RE: Solr Encoding Issue?

2015-07-08 Thread Tarala, Magesh
Shawn - Stupid coding error in my java code. Used default charset. Changed to 
UTF-8 and problem fixed. 

Thanks again!

-Original Message-
From: Tarala, Magesh 
Sent: Wednesday, July 08, 2015 8:11 PM
To: solr-user@lucene.apache.org
Subject: RE: Solr Encoding Issue?

Wow, that makes total sense. Thanks Shawn!! 

I'll go down this path. 

Thanks,
Magesh

-Original Message-
From: Shawn Heisey [mailto:apa...@elyograg.org] 
Sent: Wednesday, July 08, 2015 7:24 PM
To: solr-user@lucene.apache.org
Subject: Re: Solr Encoding Issue?

On 7/8/2015 6:09 PM, Tarala, Magesh wrote:
> I believe the issue is in solr. The character “à” is getting stored in solr 
> as “Ã ”. Notice the space after Ã.
>
> I'm using solrj to ingest the documents into solr. So, one of those could be 
> the culprit?

Solr accepts and outputs text in UTF-8.  The UTF-8 hex encoding for the à 
character is C3A0.

In the latin1 character set, hex C3 is the à character.  Similarly, in latin1, 
hex A0 is a non-breaking space.

So it sounds like your input is encoded as UTF-8, therefore that character in 
your input source is hex c3a0, but something in your indexing process is 
incorrectly interpreting the UTF-8 representation as latin1, so it sees it as 
"Ã ".

SolrJ is faithfully converting that input to UTF-8 and sending it to Solr.

Thanks,
Shawn



RE: Solr Encoding Issue?

2015-07-08 Thread Tarala, Magesh
Wow, that makes total sense. Thanks Shawn!! 

I'll go down this path. 

Thanks,
Magesh

-Original Message-
From: Shawn Heisey [mailto:apa...@elyograg.org] 
Sent: Wednesday, July 08, 2015 7:24 PM
To: solr-user@lucene.apache.org
Subject: Re: Solr Encoding Issue?

On 7/8/2015 6:09 PM, Tarala, Magesh wrote:
> I believe the issue is in solr.
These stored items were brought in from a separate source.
`config.mk`:
```
export PLATFORM = sky130hd
export DESIGN_NAME = phased_seq_confirm
export DESIGN_NICKNAME = d
export VERILOG_FILES = /design/src/rtl/pc_pkg.sv /design/src/rtl/pc_cfg_tables.sv /design/src/rtl/pc_phase_ctr.sv /design/src/rtl/pc_phase_unit.sv /design/src/rtl/pc_confirm.sv /design/src/rtl/phased_seq_confirm.sv
export SDC_FILE = /design/constraint.sdc
export NUM_CORES = 1
export LEC_CHECK = 0
export BUFFER_PORTS_ARGS = -buffer_cell sky130_fd_sc_hd__buf_2
export CAP_MARGIN = 15
export CELL_PAD_IN_SITES_DETAIL_PLACEMENT = 1
export CELL_PAD_IN_SITES_GLOBAL_PLACEMENT = 1
export CORE_UTILIZATION = 49
export CTS_BUF_LIST = sky130_fd_sc_hd__clkbuf_16
export DETAILED_ROUTE_END_ITERATION = 10
export PLACE_DENSITY = 0.79
export SYNTH_ARGS = -nofsm -noshare
export SYNTH_HDL_FRONTEND = slang
export SYNTH_SLANG_ARGS = --single-unit
```
`constraint.sdc`:
```
create_clock -name clk -period 4.25 [get_ports clk]
set_clock_uncertainty 0.15 [all_clocks]
set_input_delay 0.85 -clock clk [delete_from_list [all_inputs] [get_ports clk]]
set_output_delay 0.85 -clock clk [all_outputs]
set_load 0.05 [all_outputs]
```
`src/rtl/pc_pkg.sv`:
```
// Shared definitions for the phased sequence confirmer.
// Assumes table select codes are fixed by the configuration contract.
package pc_pkg;
    typedef enum logic [1:0] {
        CFG_TRANS = 2'd0,
        CFG_PMASK = 2'd1,
        CFG_RLEN  = 2'd2,
        CFG_NONE  = 2'd3
    } cfg_sel_e;
endpackage

```
`src/rtl/pc_cfg_tables.sv`:
```
// Loaded tables: sequence transitions, per-state pattern masks, remnant lengths.
// Assumes writes come from a configuration path. One transition read port is
// enough because only one phase steps per character.
module pc_cfg_tables
    import pc_pkg::*;
#(
    parameter int QIDX_W = 3,
    parameter int ST_W   = 2,
    parameter int NPAT   = 4,
    parameter int PH_W   = 2,
    parameter int DW     = 4
) (
    input  logic                           clk,
    input  logic                           rst_n,
    input  logic                           we,
    input  logic [1:0]                     sel,
    input  logic [ST_W+QIDX_W-1:0]         addr,
    input  logic [DW-1:0]                  data,
    input  logic [ST_W+QIDX_W-1:0]         tr_addr,
    output logic [ST_W-1:0]                tr_next,
    output logic [(1<<ST_W)-1:0][NPAT-1:0] pmask,
    output logic [NPAT-1:0][PH_W-1:0]      rlen
);
    localparam int TR_DEPTH = 1 << (ST_W + QIDX_W);
    localparam int PAT_AW   = (NPAT > 1) ? $clog2(NPAT) : 1;

    logic [ST_W-1:0] trans [TR_DEPTH];
    cfg_sel_e        sel_e;

    assign sel_e   = cfg_sel_e'(sel);
    assign tr_next = trans[tr_addr];

    // Transition table write and clear.
    always_ff @(posedge clk) begin
        if (!rst_n) begin
            for (int i = 0; i < TR_DEPTH; i++) trans[i] <= '0;
        end else if (we && sel_e == CFG_TRANS) begin
            trans[addr] <= data[ST_W-1:0];
        end
    end

    // Pattern mask and remnant length write and clear.
    always_ff @(posedge clk) begin
        if (!rst_n) begin
            pmask <= '0;
            rlen  <= '0;
        end else if (we && sel_e == CFG_PMASK) begin
            pmask[addr[ST_W-1:0]] <= data[NPAT-1:0];
        end else if (we && sel_e == CFG_RLEN) begin
            rlen[addr[PAT_AW-1:0]] <= data[PH_W-1:0];
        end
    end
endmodule

```
`src/rtl/pc_phase_ctr.sv`:
```
// Character phase counter, 0..PHASES-1, advanced by accepted characters.
// Assumes clr (start of stream) has priority over advance.
module pc_phase_ctr #(
    parameter int PHASES = 3,
    parameter int PH_W   = 2
) (
    input  logic            clk,
    input  logic            rst_n,
    input  logic            clr,
    input  logic            adv,
    output logic [PH_W-1:0] ph
);
    localparam logic [PH_W-1:0] LAST = PH_W'(PHASES - 1);

    // Count accepted characters modulo PHASES.
    always_ff @(posedge clk) begin
        if (!rst_n || clr) ph <= '0;
        else if (adv)      ph <= (ph == LAST) ? '0 : ph + 1'b1;
    end


    ph_range_chk: assert property (@(posedge clk) disable iff (!rst_n)
        ph <= LAST);

    ph_wrap_chk: assert property (@(posedge clk) disable iff (!rst_n)
        (adv && !clr && ph == LAST) |=> ph == '0);

    ph_idle_chk: assert property (@(posedge clk) disable iff (!rst_n)
        (!adv && !clr) |=> $stable(ph));
endmodule

```
`src/rtl/pc_phase_unit.sv`:
```
// One phase's sequence automaton state; steps only on its own phase.
// Assumes nxt is the table lookup for this unit's state when en is high.
module pc_phase_unit #(
    parameter int ST_W = 2
) (
    input  logic            clk,
    input  logic            rst_n,
    input  logic            clr,
    input  logic            en,
    input  logic            hit,
    input  logic [ST_W-1:0] nxt,
    output logic [ST_W-1:0] st
);
    // Hold state between own-phase updates; drop to start on a missing hit.
    always_ff @(posedge clk) begin
        if (!rst_n || clr) st <= '0;
        else if (en)       st <= hit ? nxt : '0;
    end


    hold_chk: assert property (@(posedge clk) disable iff (!rst_n)
        (!en && !clr) |=> $stable(st));

    step_chk: assert property (@(posedge clk) disable iff (!rst_n)
        (en && hit && !clr) |=> st == $past(nxt));

    miss_chk: assert property (@(posedge clk) disable iff (!rst_n)
        (en && !hit && !clr) |=> st == '0);

    clr_chk: assert property (@(posedge clk) disable iff (!rst_n)
        clr |=> st == '0);
endmodule

```
`src/rtl/pc_confirm.sv`:
```
// Remnant alignment and output stage: for each pattern, picks the phase whose
// held state lines up with the remnant end, ANDs mask and remnant flag, and
// registers the ORed result. Assumes legal remnant lengths are 1..PHASES-1.
module pc_confirm #(
    parameter int PHASES = 3,
    parameter int PH_W   = 2,
    parameter int ST_W   = 2,
    parameter int NPAT   = 4
) (
    input  logic                           clk,
    input  logic                           rst_n,
    input  logic                           sos,
    input  logic                           acc,
    input  logic [PH_W-1:0]                ph,
    input  logic [ST_W-1:0]                ph_st [PHASES],
    input  logic [NPAT-1:0]                rem_hit,
    input  logic [(1<<ST_W)-1:0][NPAT-1:0] pmask,
    input  logic [NPAT-1:0][PH_W-1:0]      rlen,
    output logic                           hit_valid,
    output logic [NPAT-1:0]                hit_vec
);
    logic [NPAT-1:0] conf;

    // Per-pattern phase selection and final AND.
    always_comb begin
        conf = '0;
        for (int p = 0; p < NPAT; p++) begin
            int d;
            d = int'(ph) + PHASES - int'(rlen[p]);
            if (d >= PHASES) d = d - PHASES;
            if (rlen[p] != '0 && int'(rlen[p]) < PHASES)
                conf[p] = rem_hit[p] & pmask[ph_st[PH_W'(d)]][p];
        end
    end

    // Register the confirmed vector one cycle after the character.
    always_ff @(posedge clk) begin
        if (!rst_n || sos) begin
            hit_valid <= 1'b0;
            hit_vec   <= '0;
        end else begin
            hit_valid <= acc;
            hit_vec   <= acc ? conf : '0;
        end
    end


    vec_valid_chk: assert property (@(posedge clk) disable iff (!rst_n)
        (hit_vec != '0) |-> hit_valid);

    strobe_chk: assert property (@(posedge clk) disable iff (!rst_n)
        acc |=> hit_valid);

    no_strobe_chk: assert property (@(posedge clk) disable iff (!rst_n)
        !acc |=> !hit_valid);

    sos_quiet_chk: assert property (@(posedge clk) disable iff (!rst_n)
        sos |=> (!hit_valid && hit_vec == '0));
endmodule

```
`src/rtl/phased_seq_confirm.sv`:
```
// Top: phased confirmation of split patterns from subpattern indices and
// remnant flags. Assumes one first-stage result per character; sos marks a new
// stream and carries no character.
module phased_seq_confirm #(
    parameter int PHASES = 3,
    parameter int QIDX_W = 3,
    parameter int ST_W   = 2,
    parameter int NPAT   = 4
) (
    input  logic                                  clk,
    input  logic                                  rst_n,
    input  logic                                  sos,
    input  logic                                  char_valid,
    input  logic                                  qhit,
    input  logic [QIDX_W-1:0]                     qidx,
    input  logic [NPAT-1:0]                       rem_hit,
    input  logic                                  cfg_we,
    input  logic [1:0]                            cfg_sel,
    input  logic [ST_W+QIDX_W-1:0]                cfg_addr,
    input  logic [((NPAT > ST_W) ? NPAT : ST_W)-1:0] cfg_data,
    output logic                                  hit_valid,
    output logic [NPAT-1:0]                       hit_vec
);
    localparam int PH_W   = (PHASES > 1) ? $clog2(PHASES) : 1;
    localparam int NSTATE = 1 << ST_W;
    localparam int DW     = (NPAT > ST_W) ? NPAT : ST_W;

    logic                          acc;
    logic [PH_W-1:0]               ph;
    logic [ST_W-1:0]               ph_st [PHASES];
    logic [PHASES-1:0]             ph_en;
    logic [ST_W-1:0]               cur_st;
    logic [ST_W-1:0]               tr_next;
    logic [NSTATE-1:0][NPAT-1:0]   pmask;
    logic [NPAT-1:0][PH_W-1:0]     rlen;

    assign acc    = char_valid && !sos;
    assign cur_st = ph_st[ph];

    pc_cfg_tables #(
        .QIDX_W(QIDX_W), .ST_W(ST_W), .NPAT(NPAT), .PH_W(PH_W), .DW(DW)
    ) u_tables (
        .clk(clk), .rst_n(rst_n), .we(cfg_we), .sel(cfg_sel),
        .addr(cfg_addr), .data(cfg_data),
        .tr_addr({cur_st, qidx}), .tr_next(tr_next),
        .pmask(pmask), .rlen(rlen)
    );

    pc_phase_ctr #(.PHASES(PHASES), .PH_W(PH_W)) u_ctr (
        .clk(clk), .rst_n(rst_n), .clr(sos), .adv(acc), .ph(ph)
    );

    for (genvar k = 0; k < PHASES; k++) begin : g_phase
        assign ph_en[k] = acc && (ph == PH_W'(k));
        pc_phase_unit #(.ST_W(ST_W)) u_unit (
            .clk(clk), .rst_n(rst_n), .clr(sos), .en(ph_en[k]),
            .hit(qhit), .nxt(tr_next), .st(ph_st[k])
        );
    end

    pc_confirm #(
        .PHASES(PHASES), .PH_W(PH_W), .ST_W(ST_W), .NPAT(NPAT)
    ) u_confirm (
        .clk(clk), .rst_n(rst_n), .sos(sos), .acc(acc), .ph(ph),
        .ph_st(ph_st), .rem_hit(rem_hit), .pmask(pmask), .rlen(rlen),
        .hit_valid(hit_valid), .hit_vec(hit_vec)
    );


    one_step_chk: assert property (@(posedge clk) disable iff (!rst_n)
        $onehot0(ph_en));

    step_owner_chk: assert property (@(posedge clk) disable iff (!rst_n)
        acc |-> $countones(ph_en) == 1);
endmodule

```
# Yosys cells after proc, flatten, opt, wreduce, memory -nomap -nowiden
# Memories as Yosys holds them, arrays and structs flattened.
# Index checks and enable logic that the tools add are counted.
totals:
  register_bits: 37
  mem_count: 1
  word_cells: 135
  inputBits: 24
  ram_bits: 64
  output_inout_bits: 5
classes:
  bitwise: 15
  order_cmp: 19
  reduce_logical: 27
  addsub: 10
  muxes: 42
  n_eq_ne: 4
memory_table:
  columns: ["name", "words", "width", "rd", "rd_ports_with_merged_regs", "write_ports", "line", "source"]
  rows:
  - ["u_tables.trans", 32, 2, 1, 0, 32, "pc_cfg_tables.sv:27", "logic [ST_W-1:0] trans [TR_DEPTH];"]
ops:
  columns: ["operator", "count"]
  rows:
  - ["$ge A32 B3 Y1 const B", 3]
  - ["$mux W2", 19]
  - ["$bmux W4 S2", 4]
  - ["$bmux W2 S2", 5]
  - ["$bwmux W16", 1]
  - ["$sub A3 B2 Y4", 4]
  - ["$lt A2 B3 Y1 const B", 5]
  - ["$ge A2 B3 Y1 const B", 4]
  - ["$logic_and A1 B1 Y1", 12]
  - ["$reduce_or A3 Y1", 4]
  - ["$bwmux W8", 1]
  - ["$demux W4 S2", 1]
  - ["$lt A2 B2 Y1 const B", 4]
  - ["$mux W4", 2]
  - ["$not A2 Y2", 4]
  - ["$reduce_bool A2 Y1", 4]
  - ["$sub A2 B1 Y2 const B", 4]
  - ["$mux W1", 6]
  - ["$not A1 Y1", 6]
  - ["$mux W5", 1]
  - ["$and A1 B1 Y1", 4]
  - ["$demux W2 S2", 1]
  - ["$eq A2 B1 Y1 const B", 2]
  - ["$eq A2 B2 Y1 const B", 2]
  - ["12 further kinds", 14]

# Logic depth before layout (Yosys ltp)
# Gate-level depths: netlist of the first run.
depth:
  ltp_word: 11
  depth_mapped: 13
  ltp_nobuf: 12

# By module
# Synthesis of the first run repeated with hierarchy kept, for this count alone.
unflattened:
  hier_cells: 594
  hier_area_um2: 5934.4
modules_own_cells:
  columns: ["mod", "cells_each", "seq_area_each_um2", "n_inst", "area_per_inst_um2"]
  rows:
  - ["pc_cfg_tables", 401, 2402.3, 1, 4341.7]
  - ["pc_confirm", 147, 100.1, 1, 1191.1]
  - ["pc_phase_unit", 9, 40.0, 3, 78.8]
  - ["pc_phase_ctr", 9, 40.0, 1, 88.8]
  - ["phased_seq_confirm", 10, 0.0, 1, 76.3]

# Worst setup path after synthesis of the first run
# Ideal clock, no wire load.
synth_timing:
  path_type: "flip-flop to flip-flop"
  from: "register u_ctr.ph[0]"
  to: "register u_confirm.hit_vec[0]"
  setup_time_ns: 0.125
  required_ns: 3.975
  stages_incl_launch_ff: 13
  arrival_ns: 3.017
  period_less_slack_ns: 3.292
  setup_slack_ns: 0.958
  cell_sequence: "dfxtp_1 -> inv_1 -> ha_1 -> fa_1 -> inv_1 -> ha_1 -> inv_1 -> and3_1 -> a2111oi_0 -> o21ai_0 -> and3_1 -> a211oi_1 -> a211oi_1"
synth_between:
  elab_chain_len: 11
synth_lines:
  columns: ["item", "line", "source"]
  rows:
  - ["start: declaration", "pc_phase_ctr.sv:11", "output logic [PH_W-1:0] ph"]
  - ["start signal: assignment", "pc_phase_ctr.sv:18", "else if (adv) ph <= (ph == LAST) ? '0 : ph + 1'b1;"]
  - ["$add A2 B2 Y3 (*)", "pc_confirm.sv:29", "d = int'(ph) + PHASES - int'(rlen[p]);"]
  - ["$sub A3 B2 Y4 (*)", "pc_confirm.sv:29", null]
  - ["$ge A4 B3 Y1 or $sub A2 B1 Y2 (tied branches)", "pc_confirm.sv:30", "if (d >= PHASES) d = d - PHASES;"]
  - ["$mux W2 (*)", "pc_confirm.sv:30", null]
  - ["$not A2 Y2 (implied by the code) (*)", "pc_confirm.sv:32", "conf[p] = rem_hit[p] & pmask[ph_st[PH_W'(d)]][p];"]
  - ["$bmux W2 S2 (*)", "pc_confirm.sv:32", null]
  - ["$mux W2 (implied by the code) (*) (2 in series)", "pc_confirm.sv:32", null]
  - ["$bmux W4 S2 (*)", "pc_confirm.sv:32", null]
  - ["$mux W1 (implied by the code) (*)", "pc_confirm.sv:32", null]
  - ["$and A1 B1 Y1 (*)", "pc_confirm.sv:32", null]
  - ["end signal: assignment", "pc_confirm.sv:43", "hit_vec <= acc ? conf : '0;"]
  - ["end: declaration", "pc_confirm.sv:20", "output logic [NPAT-1:0] hit_vec"]
# Mark *: on every way between the ends. The rest lies on a longest branch, timed or not. The select of a mux whose other input is x is not followed.
# A chain may end at the register's enable or synchronous reset.

# Worst setup path in the final report of the first run
# Ends and elaborated chain as after synthesis.

==> results.py, run 1 <==
metrics = {
    "power_and_ir_drop": {
        "clkPwrFrac": 0.379,
        "switchingPower_uw": 541,
        "finalPower_mw": 2.17,
        "ir_worst_vdd_mv": 0.285,
        "p_leak_nw": 2.59,
        "p_sw_frac": 0.249,
        "pwr-share-seq": 0.502,
        "intPower_mw": 1.63,
        "powerDensity_mw_per_mm2": 344,
        "combPwrFrac": 0.119,
    },
    "grt": {
        "grt_pass1_wl_mm": 24.2,
        "antenna_found_initial": 0,
        "grt.overflow.total": 0,
        "grt_pass1_vias": 4552,
        "track_usage": 0.257,
        "grt_max_degree": 41,
    },
    "route": {
        "vias": 4290,
        "wirelength_mm": 14.9,
        "drt-pass1-iter-count": 8,
        "detail_route.iter0.violations": 277,
        "wl_per_cell_um": 20.8,
        "antenna_left": 0,
        "avgViaCountPerCell": 5.97,
        "drc": 5,
    },
    "critical_path": {
        "worst-setup-path-type": "reg -> reg",
        "max_stage_delay_ps": 610,
        "crit_slowest_cell": "fa_1",
        "crit_required_ps": 4360,
        "worst-endpoint-arrival_ps": 3980,
        "cpLargestDelayFamily": "adder cells",
        "critPathCaptureType": "register",
        "crit_chain": "inv_1, ha_1, fa_1, inv_1, ha_1, o221a_2, o2111a_1, a311oi_1, nand2_1, mux2i_1, a211oi_1",
        "crit_buf_inv": 2,
        "critPathLaunchType": "register",
        "path_max_fanout": 12,
    },
    "placed_design": {
        "place_hpwl_mm": 10.4,
        "post-place-cells": 699,
        "io_buffers": 28,
        "gp_congestion": 0.789,
        "dpl_cell_area_sq_mm": 0.00602,
    },
    "floorplanning": {
        "initial_utilization": 0.507,
        "die_w_um": 111,
        "core_sq_mm": 0.0115,
        "num_rows": 39,
        "io_pins": 29,
        "dieArea_sq_mm": 0.0123,
        "die_h_um": 111,
    },
    "synth": {
        "yosysWarnings": 0,
        "synthFlopType": "edfxtp_1",
        "async_flop_share": 0,
        "yosysMostFrequentCell": "nand2_1",
        "synth_area_sq_mm": 0.00583,
        "ys_top_cells_by_count": "95 x nand2_1, 71 x and3_1, 64 x edfxtp_1",
        "ys_seq_area_frac": 0.456,
        "ys_ff_latch": 101,
        "synth_area_leaders": "edfxtp_1 33%, dfxtp_1 13%, mux4_2 7.7%",
        "synth_edf_count": 64,
        "synth.distinct_cells": 45,
        "yosysTopAreaCell": "edfxtp_1",
        "synth_cells": 565,
        "syn_nets": 610,
        "synth_top_area_share": 0.329,
        "syn_area_per_cell_sq_um": 10.3,
    },
    "cells_and_area": {
        "diodes": 0,
        "design_area_sq_mm": 0.00632,
        "syn_to_final_growth_pct": 8.41,
        "fin_nets": 615,
        "stdcell_count": 718,
        "drive_gt1_frac": 0.137,
    },
    "run": {
        "maxCapViolations": 0,
    },
    "timing": {
        "maxSlewViolCount": 0,
        "fin_tns_setup_ps": 0,
        "max_freq_mhz": 259,
        "setup_viol": 0,
        "worst_pin_slew_ps": 1140,
        "finalCritPeriodShare": 0.909,
        "hold_viol": 0,
        "relSlewSlack": 0.240,
        "rsz0062_at_grt": "false",
        "hold_ws_ps": 372,
        "period_minus_slack_ps": 3860,
    },
    "clock_network": {
        "cts_hold_buf": 0,
        "cts_tree": "yes",
        "cts_resized": 0,
        "htree_num_levels": 3,
        "clkLatencyLatePin_ps": 350,
        "cts_sinks": 101,
        "numCtsBuffers": 9,
        "post_cts_buffers": 0,
        "clk_pin_slew_ps": 70,
        "cts_buffer_depth": 2,
        "ctsRootBufferMaster": "clkbuf_16",
    },
    "hold_path": {
        "hold_path_class": "reg -> reg",
    },
    "status": {
        "status": "finished with violations",
        "violations": "DRC",
    },
}
[per-stage QoR]
stage	worst slack (ps)	util
CTS	412	0.548
global placement	607	0.523
floorplan	958	-
finish	386	0.549
global route	146	0.549
detailed placement	430	0.523
[cells by family (layout without fill, tap and decap cells)]
group / count (synthesis) / after routing / share of synthesized area
xor gates and xnor gates: 5 / 5 / 0.00751
adders and majority gates: 21 / 21 / 0.0502
muxes: 54 / 54 / 0.136
buffers and inverters: 67 / 77 / 0.0468
DFF: 101 / 101 / 0.456
and+or+nand+nor: 248 / 248 / 0.216
AOI/OAI and AO/OA: 69 / 69 / 0.0877
[worst register-to-register path: stages (launching register included)]
cell,delay [ps]
dfxtp_1,600
inv_1,160
ha_1,460
fa_1,610
inv_1,100
ha_1,220
o221a_2,310
o2111a_1,230
a311oi_1,350
nand2_1,180
mux2i_1,180
a211oi_1,240
[sequential cells by signal, indices dropped and copies added, names as in the netlist]
| signal | count |
|---|---|
| u_ctr.ph | 2 |
| u_tables.pmask | 16 |
| u_confirm.hit_valid | 1 |
| g_phase.u_unit.st | 6 |
| u_tables.rlen | 8 |
| u_confirm.hit_vec | 4 |
| u_tables.trans | 64 |
[layout by cell type (no fill, tap or decap), drive strengths merged, types with 2 or more instances in the layout]
cell type / n
mux2i: 34
a222oi: 2
fa: 4
nor2: 17
edfxtp: 64
o221a: 5
o21ai: 12
ha: 17
a311oi: 2
mux4: 20
a2111oi: 5
or3: 2
clkbuf: 9
xor2: 4
o2111a: 2
a21oi: 12
buf: 36
and3: 71
a21boi: 6
o211ai: 2
nand3: 13
o21a: 2
clkinv: 2
nor3: 3
nand2b: 4
nor2b: 30
nor3b: 3
dfxtp: 37
nand3b: 2
nand2: 95
inv: 29
o22ai: 5
a31oi: 2
a211oi: 9
nor4: 6
[per-layer routing]
metal,up-vias,share of wire,GRT usage
li1,2061,-,-
met1,2119,0.45,0.337
met2,94,0.50,0.431
met3,16,0.041,0.0361
met4,0,0.016,0.0991
met5,-,0,0
[worst paths after layout]
path,from,endpoint,slack (ps),cells past startpoint
worst max-delay path,u_ctr.ph[0],u_confirm.hit_vec[0],390,11
worst min register to register,u_tables.pmask[0],u_tables.pmask[0],370,2
worst min-delay path,u_tables.pmask[0],u_tables.pmask[0],370,2
worst max register to register,u_ctr.ph[0],u_confirm.hit_vec[0],390,11
[power by group through the flow]
stage | registers, mW | clock network [mW] | logic (mW)
3_5_place_dp | 1.11 | 0 | 0.254
2_1_floorplan | 1.11 | 0 | 0.189
6_report | 1.09 | 0.824 | 0.259
4_1_cts | 1.09 | 0.841 | 0.256
5_1_grt | 1.10 | 0.871 | 0.283
3_3_place_gp | 1.11 | 0 | 0.239
[final cells by class]
type | instances | area [sq um]
multi-input combinational | 397 | 2900
inverter | 25 | 96.3
fill | 1275 | 5190
timing repair buffer | 36 | 193
sequential | 101 | 2660
clock inverter | 7 | 65.1
clock buffer | 9 | 225
tap | 143 | 179
Power figures use the tool's default switching activity.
The character “à” is getting stored in solr 
> as “Ã ”. Notice the space after Ã.
>
> I'm using solrj to ingest the documents into solr. So, one of those could be 
> the culprit?

Solr accepts and outputs text in UTF-8.  The UTF-8 hex encoding for the à 
character is C3A0.

In the latin1 character set, hex C3 is the à character.  Similarly, in latin1, 
hex A0 is a non-breaking space.

So it sounds like your input is encoded as UTF-8, therefore that character in 
your input source is hex c3a0, but something in your indexing process is 
incorrectly interpreting the UTF-8 representation as latin1, so it sees it as 
"Ã ".

SolrJ is faithfully converting that input to UTF-8 and sending it to Solr.

Thanks,
Shawn



Re: Solr Encoding Issue?

2015-07-08 Thread Shawn Heisey
On 7/8/2015 6:09 PM, Tarala, Magesh wrote:
> I believe the issue is in solr. The character “à” is getting stored in solr 
> as “Ã ”. Notice the space after Ã.
>
> I'm using solrj to ingest the documents into solr. So, one of those could be 
> the culprit?

Solr accepts and outputs text in UTF-8.  The UTF-8 hex encoding for the
à character is C3A0.

In the latin1 character set, hex C3 is the à character.  Similarly, in
latin1, hex A0 is a non-breaking space.

So it sounds like your input is encoded as UTF-8, therefore that
character in your input source is hex c3a0, but something in your
indexing process is incorrectly interpreting the UTF-8 representation as
latin1, so it sees it as "Ã ".

SolrJ is faithfully converting that input to UTF-8 and sending it to Solr.

Thanks,
Shawn



RE: Solr Encoding Issue?

2015-07-08 Thread Tarala, Magesh
Thanks Erick.

I believe the issue is in solr. The character “à” is getting stored in solr as 
“Ã ”. Notice the space after Ã.

I'm using solrj to ingest the documents into solr. So, one of those could be 
the culprit?


-Original Message-
From: Erick Erickson [mailto:erickerick...@gmail.com] 
Sent: Wednesday, July 08, 2015 1:36 PM
To: solr-user@lucene.apache.org
Subject: Re: Solr Encoding Issue?

Attachments are pretty aggressively stripped by the e-mail server, so there's 
nothing to see, you'll have to paste it somewhere else and provide a link.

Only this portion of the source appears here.